PROBLEM DESCRIPTION — Please restate, word for word, the lines below that begin at the one with "after synthesis: 58" and end at the one with "slack: 0.399 ns". Leave out all other lines.
================
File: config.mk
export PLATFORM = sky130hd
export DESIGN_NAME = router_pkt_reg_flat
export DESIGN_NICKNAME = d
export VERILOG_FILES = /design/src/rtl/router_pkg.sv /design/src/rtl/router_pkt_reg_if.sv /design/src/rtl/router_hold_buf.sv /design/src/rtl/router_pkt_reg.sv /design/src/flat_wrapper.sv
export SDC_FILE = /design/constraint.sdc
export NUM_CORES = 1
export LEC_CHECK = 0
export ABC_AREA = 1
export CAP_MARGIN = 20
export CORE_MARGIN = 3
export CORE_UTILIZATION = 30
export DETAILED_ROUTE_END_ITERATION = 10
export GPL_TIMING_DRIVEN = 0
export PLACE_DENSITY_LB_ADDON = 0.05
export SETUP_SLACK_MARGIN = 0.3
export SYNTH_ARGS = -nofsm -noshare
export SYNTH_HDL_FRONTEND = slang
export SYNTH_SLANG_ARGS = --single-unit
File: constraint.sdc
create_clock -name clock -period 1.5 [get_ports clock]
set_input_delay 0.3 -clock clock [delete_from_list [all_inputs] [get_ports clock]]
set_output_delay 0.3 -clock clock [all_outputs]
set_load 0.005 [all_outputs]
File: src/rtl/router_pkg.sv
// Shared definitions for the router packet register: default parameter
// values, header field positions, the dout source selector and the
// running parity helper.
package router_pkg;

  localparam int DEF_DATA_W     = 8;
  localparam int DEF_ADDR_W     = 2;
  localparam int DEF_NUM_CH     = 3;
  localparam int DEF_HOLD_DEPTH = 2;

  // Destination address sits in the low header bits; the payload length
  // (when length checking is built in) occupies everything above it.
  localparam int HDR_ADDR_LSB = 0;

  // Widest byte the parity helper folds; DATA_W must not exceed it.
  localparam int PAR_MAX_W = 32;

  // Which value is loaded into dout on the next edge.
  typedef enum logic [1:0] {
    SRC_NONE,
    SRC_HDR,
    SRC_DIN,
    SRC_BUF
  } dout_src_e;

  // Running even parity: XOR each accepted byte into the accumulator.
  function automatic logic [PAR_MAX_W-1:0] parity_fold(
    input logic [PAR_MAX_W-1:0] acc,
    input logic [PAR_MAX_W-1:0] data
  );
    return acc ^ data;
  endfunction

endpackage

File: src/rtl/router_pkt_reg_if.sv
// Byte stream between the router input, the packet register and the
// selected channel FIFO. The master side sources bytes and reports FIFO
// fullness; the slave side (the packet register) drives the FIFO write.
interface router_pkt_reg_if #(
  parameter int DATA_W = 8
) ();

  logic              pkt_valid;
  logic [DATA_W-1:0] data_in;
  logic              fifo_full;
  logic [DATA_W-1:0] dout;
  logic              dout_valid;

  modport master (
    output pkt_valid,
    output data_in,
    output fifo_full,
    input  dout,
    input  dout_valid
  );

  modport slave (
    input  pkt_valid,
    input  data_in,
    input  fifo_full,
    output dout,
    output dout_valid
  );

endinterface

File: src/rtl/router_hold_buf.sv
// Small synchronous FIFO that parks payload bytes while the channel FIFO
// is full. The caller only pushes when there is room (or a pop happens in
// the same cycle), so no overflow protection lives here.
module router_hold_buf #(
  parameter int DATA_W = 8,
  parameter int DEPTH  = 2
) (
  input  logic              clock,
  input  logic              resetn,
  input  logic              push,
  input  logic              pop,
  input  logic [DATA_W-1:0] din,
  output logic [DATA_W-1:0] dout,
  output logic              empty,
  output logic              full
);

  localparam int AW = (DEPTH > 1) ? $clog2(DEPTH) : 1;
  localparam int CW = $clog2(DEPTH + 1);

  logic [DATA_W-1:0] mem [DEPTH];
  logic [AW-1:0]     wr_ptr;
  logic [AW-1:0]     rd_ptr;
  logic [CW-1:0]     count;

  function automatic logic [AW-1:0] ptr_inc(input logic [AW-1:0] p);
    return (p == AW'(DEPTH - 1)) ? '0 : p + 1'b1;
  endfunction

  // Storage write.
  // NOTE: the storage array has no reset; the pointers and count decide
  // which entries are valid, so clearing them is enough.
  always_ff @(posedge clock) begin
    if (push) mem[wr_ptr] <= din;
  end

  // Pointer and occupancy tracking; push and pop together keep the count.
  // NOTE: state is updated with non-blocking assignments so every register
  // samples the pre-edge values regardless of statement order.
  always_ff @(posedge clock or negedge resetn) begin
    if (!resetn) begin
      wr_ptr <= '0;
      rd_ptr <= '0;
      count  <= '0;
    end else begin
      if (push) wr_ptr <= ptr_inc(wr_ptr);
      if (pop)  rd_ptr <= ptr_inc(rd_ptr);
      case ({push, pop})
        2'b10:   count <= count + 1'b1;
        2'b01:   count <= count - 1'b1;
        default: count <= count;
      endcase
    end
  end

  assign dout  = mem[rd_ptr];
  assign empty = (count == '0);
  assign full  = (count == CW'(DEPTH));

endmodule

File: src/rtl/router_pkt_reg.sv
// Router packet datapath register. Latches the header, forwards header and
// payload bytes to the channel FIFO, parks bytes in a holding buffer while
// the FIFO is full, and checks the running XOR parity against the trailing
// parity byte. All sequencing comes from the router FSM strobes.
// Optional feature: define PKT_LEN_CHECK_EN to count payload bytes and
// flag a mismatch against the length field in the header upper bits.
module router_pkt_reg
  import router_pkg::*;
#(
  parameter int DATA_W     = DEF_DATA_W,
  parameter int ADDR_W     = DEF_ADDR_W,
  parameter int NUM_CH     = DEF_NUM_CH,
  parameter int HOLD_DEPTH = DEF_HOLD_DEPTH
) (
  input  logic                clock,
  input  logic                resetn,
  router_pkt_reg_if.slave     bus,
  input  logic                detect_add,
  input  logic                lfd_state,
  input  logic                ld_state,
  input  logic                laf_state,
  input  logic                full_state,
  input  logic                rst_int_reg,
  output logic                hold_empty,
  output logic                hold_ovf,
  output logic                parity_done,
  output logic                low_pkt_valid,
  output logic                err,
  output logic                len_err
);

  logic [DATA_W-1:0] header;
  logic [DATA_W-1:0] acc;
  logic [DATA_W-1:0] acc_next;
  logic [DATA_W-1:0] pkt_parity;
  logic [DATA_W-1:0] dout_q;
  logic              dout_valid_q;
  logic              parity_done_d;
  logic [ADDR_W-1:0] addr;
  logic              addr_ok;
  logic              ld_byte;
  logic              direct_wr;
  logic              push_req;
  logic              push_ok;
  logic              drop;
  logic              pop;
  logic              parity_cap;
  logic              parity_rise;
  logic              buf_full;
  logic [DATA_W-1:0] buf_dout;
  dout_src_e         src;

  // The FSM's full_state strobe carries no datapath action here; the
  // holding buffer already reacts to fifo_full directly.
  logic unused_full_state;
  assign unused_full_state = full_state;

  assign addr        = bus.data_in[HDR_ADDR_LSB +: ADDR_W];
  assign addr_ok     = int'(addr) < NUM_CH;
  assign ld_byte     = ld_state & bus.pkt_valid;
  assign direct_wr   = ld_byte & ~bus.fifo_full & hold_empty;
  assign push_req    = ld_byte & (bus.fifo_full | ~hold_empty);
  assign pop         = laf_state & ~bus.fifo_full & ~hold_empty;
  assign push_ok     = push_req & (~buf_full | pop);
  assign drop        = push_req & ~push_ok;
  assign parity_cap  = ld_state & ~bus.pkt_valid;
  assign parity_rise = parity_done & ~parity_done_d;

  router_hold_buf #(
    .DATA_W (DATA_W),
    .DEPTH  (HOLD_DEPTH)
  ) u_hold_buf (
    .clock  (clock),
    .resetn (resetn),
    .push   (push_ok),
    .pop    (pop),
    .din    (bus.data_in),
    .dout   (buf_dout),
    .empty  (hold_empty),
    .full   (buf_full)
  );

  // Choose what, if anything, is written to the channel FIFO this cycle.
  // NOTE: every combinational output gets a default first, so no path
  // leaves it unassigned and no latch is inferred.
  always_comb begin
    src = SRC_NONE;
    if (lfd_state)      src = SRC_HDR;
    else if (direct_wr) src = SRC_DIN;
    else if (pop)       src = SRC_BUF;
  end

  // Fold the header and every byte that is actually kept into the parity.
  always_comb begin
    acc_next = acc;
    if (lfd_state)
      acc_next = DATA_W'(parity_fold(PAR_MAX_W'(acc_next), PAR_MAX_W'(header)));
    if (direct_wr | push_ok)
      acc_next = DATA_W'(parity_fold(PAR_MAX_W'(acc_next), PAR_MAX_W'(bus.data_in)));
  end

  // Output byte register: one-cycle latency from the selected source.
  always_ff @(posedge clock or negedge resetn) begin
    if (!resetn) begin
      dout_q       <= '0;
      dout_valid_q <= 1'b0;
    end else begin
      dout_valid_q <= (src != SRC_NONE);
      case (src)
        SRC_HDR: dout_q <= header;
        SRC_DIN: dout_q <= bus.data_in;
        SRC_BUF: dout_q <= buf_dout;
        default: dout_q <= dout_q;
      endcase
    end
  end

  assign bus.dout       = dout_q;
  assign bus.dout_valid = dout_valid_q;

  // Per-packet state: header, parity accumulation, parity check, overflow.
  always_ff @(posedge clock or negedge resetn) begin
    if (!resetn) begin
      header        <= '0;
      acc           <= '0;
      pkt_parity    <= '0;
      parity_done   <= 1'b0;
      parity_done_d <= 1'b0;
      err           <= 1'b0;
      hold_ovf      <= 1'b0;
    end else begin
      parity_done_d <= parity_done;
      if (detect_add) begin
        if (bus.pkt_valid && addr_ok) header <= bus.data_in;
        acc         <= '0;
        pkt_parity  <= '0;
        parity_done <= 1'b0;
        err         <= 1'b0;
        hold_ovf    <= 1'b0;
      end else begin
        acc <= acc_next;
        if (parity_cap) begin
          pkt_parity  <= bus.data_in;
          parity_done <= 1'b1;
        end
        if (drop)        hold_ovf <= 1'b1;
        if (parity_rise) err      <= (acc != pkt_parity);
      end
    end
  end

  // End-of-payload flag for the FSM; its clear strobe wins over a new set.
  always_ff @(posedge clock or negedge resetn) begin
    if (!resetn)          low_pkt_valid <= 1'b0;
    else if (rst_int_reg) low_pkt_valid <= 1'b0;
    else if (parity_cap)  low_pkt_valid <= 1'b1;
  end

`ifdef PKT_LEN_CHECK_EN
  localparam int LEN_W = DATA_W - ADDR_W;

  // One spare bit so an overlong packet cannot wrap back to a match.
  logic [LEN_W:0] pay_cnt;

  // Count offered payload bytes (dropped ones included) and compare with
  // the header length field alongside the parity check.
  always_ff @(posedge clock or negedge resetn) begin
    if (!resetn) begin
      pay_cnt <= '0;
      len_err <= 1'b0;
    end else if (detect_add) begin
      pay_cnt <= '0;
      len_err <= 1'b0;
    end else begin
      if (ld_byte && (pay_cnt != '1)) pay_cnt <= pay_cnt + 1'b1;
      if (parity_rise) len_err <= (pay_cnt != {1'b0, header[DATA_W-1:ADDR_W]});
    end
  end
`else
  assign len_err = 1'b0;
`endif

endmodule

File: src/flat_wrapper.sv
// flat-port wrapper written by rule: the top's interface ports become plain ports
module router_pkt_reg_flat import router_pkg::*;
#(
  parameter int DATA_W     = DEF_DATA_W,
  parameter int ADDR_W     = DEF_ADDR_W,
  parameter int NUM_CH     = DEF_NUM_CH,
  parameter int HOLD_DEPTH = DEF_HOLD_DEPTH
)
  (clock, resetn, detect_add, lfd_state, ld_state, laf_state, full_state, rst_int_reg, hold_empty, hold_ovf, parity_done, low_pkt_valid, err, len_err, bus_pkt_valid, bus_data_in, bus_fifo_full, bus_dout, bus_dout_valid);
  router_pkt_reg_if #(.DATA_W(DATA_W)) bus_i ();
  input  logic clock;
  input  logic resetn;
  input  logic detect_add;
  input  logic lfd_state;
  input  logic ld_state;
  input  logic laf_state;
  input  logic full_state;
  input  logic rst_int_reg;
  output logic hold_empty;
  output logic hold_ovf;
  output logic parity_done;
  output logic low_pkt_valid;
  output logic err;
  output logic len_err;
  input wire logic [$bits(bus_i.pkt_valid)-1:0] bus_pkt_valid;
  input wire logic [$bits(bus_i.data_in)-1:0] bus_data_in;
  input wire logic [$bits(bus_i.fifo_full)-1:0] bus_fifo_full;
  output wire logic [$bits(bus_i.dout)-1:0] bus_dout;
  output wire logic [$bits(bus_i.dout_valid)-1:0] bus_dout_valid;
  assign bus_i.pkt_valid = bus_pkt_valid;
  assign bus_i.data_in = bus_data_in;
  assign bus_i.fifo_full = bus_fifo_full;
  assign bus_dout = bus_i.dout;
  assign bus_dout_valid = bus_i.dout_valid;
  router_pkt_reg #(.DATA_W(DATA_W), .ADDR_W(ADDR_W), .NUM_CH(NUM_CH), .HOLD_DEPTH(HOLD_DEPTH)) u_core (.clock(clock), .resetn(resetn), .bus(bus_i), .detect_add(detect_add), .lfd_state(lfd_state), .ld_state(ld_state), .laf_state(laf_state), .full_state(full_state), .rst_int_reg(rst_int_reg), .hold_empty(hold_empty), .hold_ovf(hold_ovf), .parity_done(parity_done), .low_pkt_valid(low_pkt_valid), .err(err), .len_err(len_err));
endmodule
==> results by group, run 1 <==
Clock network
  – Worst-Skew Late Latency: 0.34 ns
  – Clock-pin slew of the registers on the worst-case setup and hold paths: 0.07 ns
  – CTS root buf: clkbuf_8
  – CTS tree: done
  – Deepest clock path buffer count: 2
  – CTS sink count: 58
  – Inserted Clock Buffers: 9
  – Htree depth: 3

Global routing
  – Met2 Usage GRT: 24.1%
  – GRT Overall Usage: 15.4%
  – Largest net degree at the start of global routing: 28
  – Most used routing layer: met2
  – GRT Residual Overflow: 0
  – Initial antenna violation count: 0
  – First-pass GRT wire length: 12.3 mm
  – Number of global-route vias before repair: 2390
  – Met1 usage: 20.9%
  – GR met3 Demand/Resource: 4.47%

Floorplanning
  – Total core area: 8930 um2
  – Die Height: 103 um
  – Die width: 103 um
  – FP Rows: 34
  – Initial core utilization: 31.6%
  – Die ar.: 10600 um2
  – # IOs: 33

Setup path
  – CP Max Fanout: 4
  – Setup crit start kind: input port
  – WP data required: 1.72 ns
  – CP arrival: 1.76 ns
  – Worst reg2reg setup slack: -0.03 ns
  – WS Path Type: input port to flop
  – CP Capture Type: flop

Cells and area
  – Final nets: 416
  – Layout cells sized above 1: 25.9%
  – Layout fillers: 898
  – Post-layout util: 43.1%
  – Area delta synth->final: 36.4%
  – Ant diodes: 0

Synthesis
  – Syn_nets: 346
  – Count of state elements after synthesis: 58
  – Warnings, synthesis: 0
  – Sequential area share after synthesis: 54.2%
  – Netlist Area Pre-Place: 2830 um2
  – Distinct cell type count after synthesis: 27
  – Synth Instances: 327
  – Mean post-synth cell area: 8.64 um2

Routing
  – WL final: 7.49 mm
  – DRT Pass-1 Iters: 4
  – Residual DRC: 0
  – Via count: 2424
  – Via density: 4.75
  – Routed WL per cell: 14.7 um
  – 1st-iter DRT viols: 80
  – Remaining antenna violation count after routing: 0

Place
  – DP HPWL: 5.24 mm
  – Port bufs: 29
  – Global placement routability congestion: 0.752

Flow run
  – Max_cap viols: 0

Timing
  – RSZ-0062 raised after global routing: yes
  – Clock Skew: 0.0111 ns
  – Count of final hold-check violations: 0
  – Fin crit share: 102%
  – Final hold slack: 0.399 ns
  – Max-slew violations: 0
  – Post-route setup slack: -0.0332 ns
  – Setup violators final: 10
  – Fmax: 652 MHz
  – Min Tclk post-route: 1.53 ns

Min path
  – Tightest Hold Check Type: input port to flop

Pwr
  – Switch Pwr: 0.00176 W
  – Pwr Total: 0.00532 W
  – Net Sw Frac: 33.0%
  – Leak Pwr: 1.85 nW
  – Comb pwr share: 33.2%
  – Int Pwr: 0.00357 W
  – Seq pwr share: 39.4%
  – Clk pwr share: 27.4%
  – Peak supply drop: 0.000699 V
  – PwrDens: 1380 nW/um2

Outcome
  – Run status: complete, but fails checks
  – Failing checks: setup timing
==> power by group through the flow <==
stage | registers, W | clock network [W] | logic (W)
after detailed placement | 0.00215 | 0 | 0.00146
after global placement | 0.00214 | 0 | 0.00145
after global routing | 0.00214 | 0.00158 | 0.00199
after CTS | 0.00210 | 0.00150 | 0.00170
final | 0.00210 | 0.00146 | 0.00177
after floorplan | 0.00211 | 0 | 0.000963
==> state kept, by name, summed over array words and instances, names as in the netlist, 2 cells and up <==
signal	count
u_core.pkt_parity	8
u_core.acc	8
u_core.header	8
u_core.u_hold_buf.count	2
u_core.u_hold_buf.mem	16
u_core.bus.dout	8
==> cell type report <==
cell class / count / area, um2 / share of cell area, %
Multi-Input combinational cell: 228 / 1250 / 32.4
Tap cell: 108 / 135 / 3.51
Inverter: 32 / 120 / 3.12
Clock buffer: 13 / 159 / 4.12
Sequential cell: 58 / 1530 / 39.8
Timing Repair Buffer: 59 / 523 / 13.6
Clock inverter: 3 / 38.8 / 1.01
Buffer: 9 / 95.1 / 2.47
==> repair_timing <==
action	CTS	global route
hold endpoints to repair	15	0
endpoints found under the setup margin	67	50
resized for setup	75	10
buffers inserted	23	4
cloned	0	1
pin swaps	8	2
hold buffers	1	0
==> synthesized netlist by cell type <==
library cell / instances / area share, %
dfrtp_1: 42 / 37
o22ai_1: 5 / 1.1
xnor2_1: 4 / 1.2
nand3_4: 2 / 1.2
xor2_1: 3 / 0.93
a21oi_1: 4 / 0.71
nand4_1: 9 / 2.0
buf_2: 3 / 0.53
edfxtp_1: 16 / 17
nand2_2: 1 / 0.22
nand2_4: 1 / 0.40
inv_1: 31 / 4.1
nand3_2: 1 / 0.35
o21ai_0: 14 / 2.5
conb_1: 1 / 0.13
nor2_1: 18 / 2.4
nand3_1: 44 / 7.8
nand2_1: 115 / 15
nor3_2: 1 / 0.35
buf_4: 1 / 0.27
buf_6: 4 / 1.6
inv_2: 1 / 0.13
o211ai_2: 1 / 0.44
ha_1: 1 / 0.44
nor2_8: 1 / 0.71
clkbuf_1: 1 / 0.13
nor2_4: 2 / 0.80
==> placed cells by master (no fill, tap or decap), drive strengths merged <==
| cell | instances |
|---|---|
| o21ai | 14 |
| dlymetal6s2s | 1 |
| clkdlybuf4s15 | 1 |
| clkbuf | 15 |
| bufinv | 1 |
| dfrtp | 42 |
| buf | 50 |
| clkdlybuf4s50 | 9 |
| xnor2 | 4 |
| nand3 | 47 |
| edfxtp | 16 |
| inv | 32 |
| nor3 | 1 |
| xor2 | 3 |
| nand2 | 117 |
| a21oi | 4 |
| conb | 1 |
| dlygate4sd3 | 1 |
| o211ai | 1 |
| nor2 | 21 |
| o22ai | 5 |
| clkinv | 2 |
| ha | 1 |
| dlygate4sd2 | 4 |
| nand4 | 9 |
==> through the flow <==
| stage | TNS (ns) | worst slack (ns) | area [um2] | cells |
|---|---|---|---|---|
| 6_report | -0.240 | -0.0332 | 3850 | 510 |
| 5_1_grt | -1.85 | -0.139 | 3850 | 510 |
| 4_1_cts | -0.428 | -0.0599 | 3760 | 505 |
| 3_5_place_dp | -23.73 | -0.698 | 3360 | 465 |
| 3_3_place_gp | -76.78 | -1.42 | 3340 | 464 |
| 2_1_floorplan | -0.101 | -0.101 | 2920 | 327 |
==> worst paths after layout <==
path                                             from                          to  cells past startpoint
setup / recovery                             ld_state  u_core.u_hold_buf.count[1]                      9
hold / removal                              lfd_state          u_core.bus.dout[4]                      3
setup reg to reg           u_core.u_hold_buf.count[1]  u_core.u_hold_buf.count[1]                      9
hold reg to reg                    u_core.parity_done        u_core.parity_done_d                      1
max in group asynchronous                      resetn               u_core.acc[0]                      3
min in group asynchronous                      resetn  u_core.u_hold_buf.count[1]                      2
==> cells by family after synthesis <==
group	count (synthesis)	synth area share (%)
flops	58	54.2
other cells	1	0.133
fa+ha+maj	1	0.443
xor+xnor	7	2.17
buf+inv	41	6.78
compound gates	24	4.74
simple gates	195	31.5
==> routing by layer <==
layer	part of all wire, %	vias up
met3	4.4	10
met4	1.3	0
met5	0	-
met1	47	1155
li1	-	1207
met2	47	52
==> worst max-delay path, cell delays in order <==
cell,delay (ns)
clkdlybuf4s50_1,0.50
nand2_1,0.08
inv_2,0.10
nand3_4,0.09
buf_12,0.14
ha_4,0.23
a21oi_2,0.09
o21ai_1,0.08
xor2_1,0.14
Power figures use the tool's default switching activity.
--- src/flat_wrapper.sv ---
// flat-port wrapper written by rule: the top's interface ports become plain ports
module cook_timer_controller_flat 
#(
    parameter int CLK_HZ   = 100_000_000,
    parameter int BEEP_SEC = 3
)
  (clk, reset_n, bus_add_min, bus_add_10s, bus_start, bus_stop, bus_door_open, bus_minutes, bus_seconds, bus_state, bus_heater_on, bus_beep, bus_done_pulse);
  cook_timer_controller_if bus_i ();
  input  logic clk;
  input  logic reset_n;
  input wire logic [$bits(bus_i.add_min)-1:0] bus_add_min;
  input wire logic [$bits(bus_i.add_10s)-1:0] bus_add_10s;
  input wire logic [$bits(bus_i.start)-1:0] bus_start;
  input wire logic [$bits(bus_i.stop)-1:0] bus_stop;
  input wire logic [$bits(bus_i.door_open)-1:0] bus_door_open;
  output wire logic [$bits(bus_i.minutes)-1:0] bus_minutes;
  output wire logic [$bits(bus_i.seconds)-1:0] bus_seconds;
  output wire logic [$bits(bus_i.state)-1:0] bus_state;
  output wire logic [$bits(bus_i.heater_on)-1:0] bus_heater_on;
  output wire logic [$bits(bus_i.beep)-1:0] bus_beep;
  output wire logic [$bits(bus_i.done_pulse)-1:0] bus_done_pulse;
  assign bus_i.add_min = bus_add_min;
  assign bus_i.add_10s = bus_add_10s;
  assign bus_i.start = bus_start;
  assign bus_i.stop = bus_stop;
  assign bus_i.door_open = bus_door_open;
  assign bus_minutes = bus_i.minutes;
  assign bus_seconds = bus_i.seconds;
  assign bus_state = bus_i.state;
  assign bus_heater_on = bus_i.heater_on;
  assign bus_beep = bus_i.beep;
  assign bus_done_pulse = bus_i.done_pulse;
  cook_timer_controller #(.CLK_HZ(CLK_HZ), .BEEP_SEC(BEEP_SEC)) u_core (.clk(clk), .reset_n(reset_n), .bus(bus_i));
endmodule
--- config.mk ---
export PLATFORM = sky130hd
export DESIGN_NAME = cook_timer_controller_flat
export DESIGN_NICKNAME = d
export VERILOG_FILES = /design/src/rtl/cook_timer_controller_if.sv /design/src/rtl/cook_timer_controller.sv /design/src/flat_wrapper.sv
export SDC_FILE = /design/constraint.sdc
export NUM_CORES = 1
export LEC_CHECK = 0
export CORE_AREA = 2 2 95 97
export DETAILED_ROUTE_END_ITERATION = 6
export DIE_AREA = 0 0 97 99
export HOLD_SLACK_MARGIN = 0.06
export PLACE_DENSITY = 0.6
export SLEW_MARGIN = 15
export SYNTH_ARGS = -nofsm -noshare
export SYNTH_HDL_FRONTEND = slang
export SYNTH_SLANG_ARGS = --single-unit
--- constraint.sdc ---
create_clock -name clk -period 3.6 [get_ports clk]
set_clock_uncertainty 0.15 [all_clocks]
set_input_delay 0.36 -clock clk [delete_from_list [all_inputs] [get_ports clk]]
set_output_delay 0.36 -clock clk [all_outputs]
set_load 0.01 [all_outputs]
================
WRITTEN SOLUTION —
  – Count of state elements after synthesis: 58
  – Warnings, synthesis: 0
  – Sequential area share after synthesis: 54.2%
  – Netlist Area Pre-Place: 2830 um2
  – Distinct cell type count after synthesis: 27
  – Synth Instances: 327
  – Mean post-synth cell area: 8.64 um2

Routing
  – WL final: 7.49 mm
  – DRT Pass-1 Iters: 4
  – Residual DRC: 0
  – Via count: 2424
  – Via density: 4.75
  – Routed WL per cell: 14.7 um
  – 1st-iter DRT viols: 80
  – Remaining antenna violation count after routing: 0

Place
  – DP HPWL: 5.24 mm
  – Port bufs: 29
  – Global placement routability congestion: 0.752

Flow run
  – Max_cap viols: 0

Timing
  – RSZ-0062 raised after global routing: yes
  – Clock Skew: 0.0111 ns
  – Count of final hold-check violations: 0
  – Fin crit share: 102%
  – Final hold slack: 0.399 ns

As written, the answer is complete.